第32話下剋上を狙う俺だが

「今日も暑くなりそうね」




 家の裏手のやや離れた所にある家庭菜園では夏野菜が育ち、太陽を浴びて瑞々しい光沢を放っている。




 メディアレナが水やりをする傍ら、茎を1つ1つ鋏で切り取って重たげに実った野菜を地面に置いた籠に収穫する。




「美味しそう」




 籠の中を覗いた彼女が、タモという赤い野菜を取り出し、盥たらいに張った水の中で軽く洗ってかじりついた。


 水気の多いタモは煮込み料理に使ってもいいが、皮が薄くて甘味があり、そのまま食べても美味い。




 袖の無いワンピースに日除けのショールと帽子を被ったメディアレナが、溢れた汁が顎を伝うのを指で拭き取り、赤い舌で唇を舐める。


 なんかエロいぞ。




「……………………」




 鋏を持つ手を止め、彼女の扇情的な仕草に見入っていた俺だったが、視線に気付いた彼女がもう1つタモを手にした。




「リトも食べる?」


「はい」




 手渡されたタモにかぶりつくと、ジュワッと汁が溢れた。




「………………メディアレナ様」


「ん?」




 手首を滴る汁を舐めながら、彼女が目だけをこちらに向けた。俺はその姿を視界に入れただけで、体の奥底からゾクゾクと震えて堪らなくなる。


 だが、目を奪われているわけにはいかない。




「き、今日、僕と勝負してくれませんか?」


「そういえば最近修行してなかったわね」


「いえ、修行ではなく勝負をして欲しいんです」




 歩み寄り彼女の前に立つと、俺は真っ直ぐに青い瞳を見つめた。あの夜、精霊達に囲まれるメディアレナを見て、俺は自分の気持ちに整理がついた。


 だから、実行に移す。




「僕は魔法石を使用しません。剣だけで、あなたの魔法と勝負がしたい」


「………………リト?」




 真剣な俺の表情にメディアレナは驚いたようだったが、やがて唇の端を上げて、俺を同じだけ真摯に見返した。




「もしリトが勝ったら、望むものでもあるの?」


「はい」


「真剣勝負を挑むぐらいの望みなんて余程のことね。それは何?」




 面白そうに問う彼女から目を逸らさないように、己を奮い立たせる。




「今は言えません。ですが僕が勝ったら、どんなことでも必ず願いを聞くと約束して下さい」


「いいわよ。でも勝負と言うからには私は本気を出す。あなたが怪我をするかもしれない。それでもいいの?」




 睨むように彼女を見据えて頷いた。




「望むところです」




 **************************




 手入れした刃は、銀というよりは薄い黒をして、角度によっては青にも見える。


 在学中、自分の体格や力に合わせて注文して作らせた愛用の剣。これからの身体的成長を見越して長く使用する為にと作らせた為、最初手にした時は重く感じたものだった。


 それが、今とてもしっくりと馴染んでいる。




 美しい刃紋が浮かぶ刀身に、唇を引き結んだ少年が映っている。前世の容姿とは似ても似つかぬ姿で、際立って整っているわけではない自分。


 少しだけ剣が使えて、家事もできる平凡な人間だ。




 だがそんな俺にも譲れないものがある。


 俺は、唯一つの魂をずっと愛している。アリシアを想う深さで、メディアレナを想う。その想いの強さだけは負けない。
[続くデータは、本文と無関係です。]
[src/rtl/mastermind_match_find.sv]
// Finds the lowest answer position that is still unused and holds the requested color.
// Purely combinational; the caller decides whether the color is worth searching for.
module mastermind_match_find
    import mastermind_pkg::*;
(
    input  logic [COLOR_W-1:0] color,
    input  logic [CODE_W-1:0]  answer,
    input  logic [NUM_POS-1:0] used,
    output logic               found,
    output logic [NUM_POS-1:0] match_oh
);

    always_comb begin
        found    = 1'b0;
        match_oh = '0;
        for (int j = 0; j < NUM_POS; j++) begin
            if (!found && !used[j] && (answer[COLOR_W*j +: COLOR_W] == color)) begin
                found       = 1'b1;
                match_oh[j] = 1'b1;
            end
        end
    end

endmodule

[src/rtl/mastermind_scorer.sv]
// Scores a guess against a secret code: exact pass then color pass, one position per cycle.
// Fixed latency: done pulses in the 9th cycle after start is sampled.
module mastermind_scorer
    import mastermind_pkg::*;
(
    input  logic              Clk,
    input  logic              Reset,
    input  logic              start,
    input  logic [11:0]       guess,
    input  logic [11:0]       answer,
    output logic              busy,
    output logic              done,
    output logic [2:0]        exact_cnt,
    output logic [2:0]        color_cnt,
    output logic              win,
    output logic [1:0]        fsm_state
);

    // Handshake: start is sampled only in IDLE (ignored otherwise); busy covers the
    // whole operation; done is a one-cycle pulse and the result outputs hold until the next done.

    logic [1:0]         state;
    logic [CODE_W-1:0]  g_reg;
    logic [CODE_W-1:0]  a_reg;
    logic [IDX_W-1:0]   idx;
    logic [CNT_W-1:0]   exact_r;
    logic [CNT_W-1:0]   color_r;
    logic [NUM_POS-1:0] g_used;
    logic [NUM_POS-1:0] a_used;

    logic [COLOR_W-1:0] cur_g;
    logic [COLOR_W-1:0] cur_a;
    logic               mf_found;
    logic [NUM_POS-1:0] mf_oh;
    logic               exact_hit;
    logic               color_hit;
    logic [CNT_W-1:0]   color_next;

    assign cur_g      = get_color(g_reg, idx);
    assign cur_a      = get_color(a_reg, idx);
    assign exact_hit  = (cur_g == cur_a) && (cur_g != COLOR_EMPTY);
    assign color_hit  = !g_used[idx] && (cur_g != COLOR_EMPTY) && mf_found;
    assign color_next = color_r + {2'b00, color_hit};

    assign busy      = (state != ST_IDLE);
    assign fsm_state = state;

    mastermind_match_find u_match_find (
        .color    (cur_g),
        .answer   (a_reg),
        .used     (a_used),
        .found    (mf_found),
        .match_oh (mf_oh)
    );

    always_ff @(posedge Clk or posedge Reset) begin
        if (Reset) begin
            state     <= ST_IDLE;
            g_reg     <= '0;
            a_reg     <= '0;
            idx       <= '0;
            exact_r   <= '0;
            color_r   <= '0;
            g_used    <= '0;
            a_used    <= '0;
            done      <= 1'b0;
            exact_cnt <= '0;
            color_cnt <= '0;
            win       <= 1'b0;
        end else begin
            done <= 1'b0;
            case (state)
                ST_IDLE: begin
                    if (start) begin
                        g_reg   <= guess;
                        a_reg   <= answer;
                        exact_r <= '0;
                        color_r <= '0;
                        g_used  <= '0;
                        a_used  <= '0;
                        idx     <= '0;
                        state   <= ST_EXACT;
                    end
                end
                ST_EXACT: begin
                    if (exact_hit) begin
                        exact_r     <= exact_r + 3'd1;
                        g_used[idx] <= 1'b1;
                        a_used[idx] <= 1'b1;
                    end
                    idx <= idx + 2'd1;
                    if (idx == 2'd3) state <= ST_COLOR;
                end
                ST_COLOR: begin
                    if (color_hit) begin
                        color_r <= color_next;
                        a_used  <= a_used | mf_oh;
                    end
                    idx <= idx + 2'd1;
                    // The last color step also publishes the result, so done lines up with DONE.
                    if (idx == 2'd3) begin
                        state     <= ST_DONE;
                        done      <= 1'b1;
                        exact_cnt <= exact_r;
                        color_cnt <= color_next;
                        win       <= (exact_r == 3'd4);
                    end
                end
                default: begin
                    state <= ST_IDLE;
                end
            endcase
        end
    end

endmodule
### config.mk
export PLATFORM = sky130hd
export DESIGN_NAME = decode_exec_reg
export DESIGN_NICKNAME = d
export VERILOG_FILES = /design/src/rtl/decode_exec_reg.sv
export SDC_FILE = /design/constraint.sdc
export NUM_CORES = 1
export LEC_CHECK = 0
export BUFFER_PORTS_ARGS = -buffer_cell sky130_fd_sc_hd__buf_4
export CAP_MARGIN = 20
export CORE_AREA = 2 2 208 210
export CTS_BUF_LIST = sky130_fd_sc_hd__clkbuf_8
export CTS_CLUSTER_SIZE = 12
export DETAILED_ROUTE_END_ITERATION = 10
export DIE_AREA = 0 0 210 212
export GPL_TIMING_DRIVEN = 0
export PLACE_DENSITY_LB_ADDON = 0.12
export SLEW_MARGIN = 40
export SYNTH_ARGS = -nofsm -noshare
export SYNTH_HDL_FRONTEND = slang
export SYNTH_SLANG_ARGS = --single-unit
### constraint.sdc
create_clock -name clk -period 2.3 [get_ports clk]
set_clock_uncertainty 0.1 [all_clocks]
set_input_delay 0.115 -clock clk [delete_from_list [all_inputs] [get_ports clk]]
set_output_delay 0.115 -clock clk [all_outputs]
set_load 0.1 [all_outputs]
 彼女を知って傍らで見続けて、その気持ちは益々深くなっていく、見守るだけでは辛いほどに。




 だから、魔女と弟子の関係に区切りを付けようと思う。




「リト、準備はいい?」




 日の沈むのか遅くなった。


 昼間のうだるような暑さが抜けた夕暮れの野で、魔女は普段と変わらないワンピース姿で、散歩にでもやって来たかのような気軽さだ。


 対して俺は、愛用の剣の切っ先をメディアレナへと向けて構える。




 彼女を傷付けることを恐れて手を抜けば、こちらが痛い目をみるのは修行の過程で身に染みて理解している。


 それに彼女は、本気を出すと俺にはっきりと警告した。警告は、勝負と俺の真剣さに対する誠意の表れだろう。


 だから、いや元より俺は、願いを叶えるために死ぬ気で戦う。




「メディアレナ様、覚悟はいいですか?」




 俺は深呼吸を1つして、地を蹴った。